Kalion, Inc., Milton, Massachusetts (MA), will use machine learning and artificial intelligence to lower growth media production costs, increase productivity, and increase the overall commercial feasibility of biomanufacturing, with glucaric acid production as their model. - Danimer Scientific, Bainbridge, Georgia (GA), will use ABF’s Learn tools and systems’ biology capabilities to produce tunable combinations of polyhydroxyalkanoates with different chain lengths, enabling new biodegradable plastics with novel properties.
- Invaio, Cambridge, Massachusetts (MA), will develop an efficient bioprocess for the industrial production of an antimicrobial peptide, which could prove revolutionary for agriculture and add to ABF’s core capabilities.
- Enduro Genetics, Inc., Copenhagen, Denmark, will use its “product addiction” technology in industrial host organisms to demonstrate its ability to agnostically improve product titer, rate, and yield.
Each of the ABF Directed Funding Opportunity awardees will be invited to collaborate with National Lab research facilities to conduct their proposed research. Seed awards provide up to US$500 000 in DOE funds to the labs for up to two years. Full awards are up to US$2 million and three years.

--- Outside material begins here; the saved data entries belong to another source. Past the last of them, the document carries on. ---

--- src/rtl/irq_entry_seq.sv ---
module irq_entry_seq #(
  parameter int          NUM_SRC    = 4,
  parameter logic [7:0]  STACK_PAGE = 8'h01,
  parameter logic [15:0] VEC_NMI    = 16'hFFFA,
  parameter logic [15:0] VEC_RST    = 16'hFFFC,
  parameter logic [15:0] VEC_IRQ    = 16'hFFFE
) (
  input  logic               clk,
  input  logic               rst_n,
  input  logic               insn_start,
  input  logic               jammed,
  input  logic               nmi_req,
  input  logic [NUM_SRC-1:0] irq_set,
  input  logic [NUM_SRC-1:0] irq_clr,
  input  logic               irq_temp,
  input  logic               pc_we,
  input  logic [15:0]        pc_wdata,
  input  logic               st_we,
  input  logic [7:0]         st_wdata,
  output logic               mem_valid,
  input  logic               mem_ready,
  output logic               mem_we,
  output logic [15:0]        mem_addr,
  output logic [7:0]         mem_wdata,
  input  logic [7:0]         mem_rdata,
  output logic [15:0]        pc,
  output logic [7:0]         sp,
  output logic [7:0]         status,
  output logic               busy
);
  logic nmi_pend, irq_pend, nmi_ack, boundary;

  irqseq_pending #(.NUM_SRC(NUM_SRC)) u_pend (
    .clk(clk), .rst_n(rst_n), .irq_set(irq_set), .irq_clr(irq_clr),
    .irq_temp(irq_temp), .nmi_req(nmi_req), .nmi_ack(nmi_ack),
    .boundary(boundary), .nmi_pend(nmi_pend), .irq_pend(irq_pend)
  );

  irqseq_ctrl #(
    .STACK_PAGE(STACK_PAGE), .VEC_NMI(VEC_NMI), .VEC_RST(VEC_RST), .VEC_IRQ(VEC_IRQ)
  ) u_ctrl (
    .clk(clk), .rst_n(rst_n), .insn_start(insn_start), .jammed(jammed),
    .nmi_pend(nmi_pend), .irq_pend(irq_pend), .pc_we(pc_we), .pc_wdata(pc_wdata),
    .st_we(st_we), .st_wdata(st_wdata), .mem_ready(mem_ready), .mem_rdata(mem_rdata),
    .nmi_ack(nmi_ack), .boundary(boundary), .mem_valid(mem_valid), .mem_we(mem_we),
    .mem_addr(mem_addr), .mem_wdata(mem_wdata), .pc(pc), .sp(sp), .status(status),
    .busy(busy)
  );
endmodule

This assistance by the National Laboratories will aim to develop novel microbial hosts and bioproducts, use cutting-edge artificial intelligence and machine learning in synthetic biology, and address the problem of production heterogeneity in industrial microbiology. Each of the awardees has committed to a minimum 20 percent cost-share contribution.
Sponsored by the DOE Office of Energy Efficiency and Renewable Energy’s (EERE) Bioenergy Technologies Office (BETO), the ABF aims to advance biomanufacturing by uniting and expanding the capabilities of the National Laboratories to develop a robust, agile biomanufacturing platform accessible to researchers across the private and public sectors.
ABF partners include Argonne National Laboratory, Lawrence Berkeley National Laboratory, Los Alamos National Laboratory, Oak Ridge National Laboratory, Pacific Northwest National Laboratory, Sandia National Laboratories, the National Renewable Energy Laboratory, and more than a dozen university and industry partners.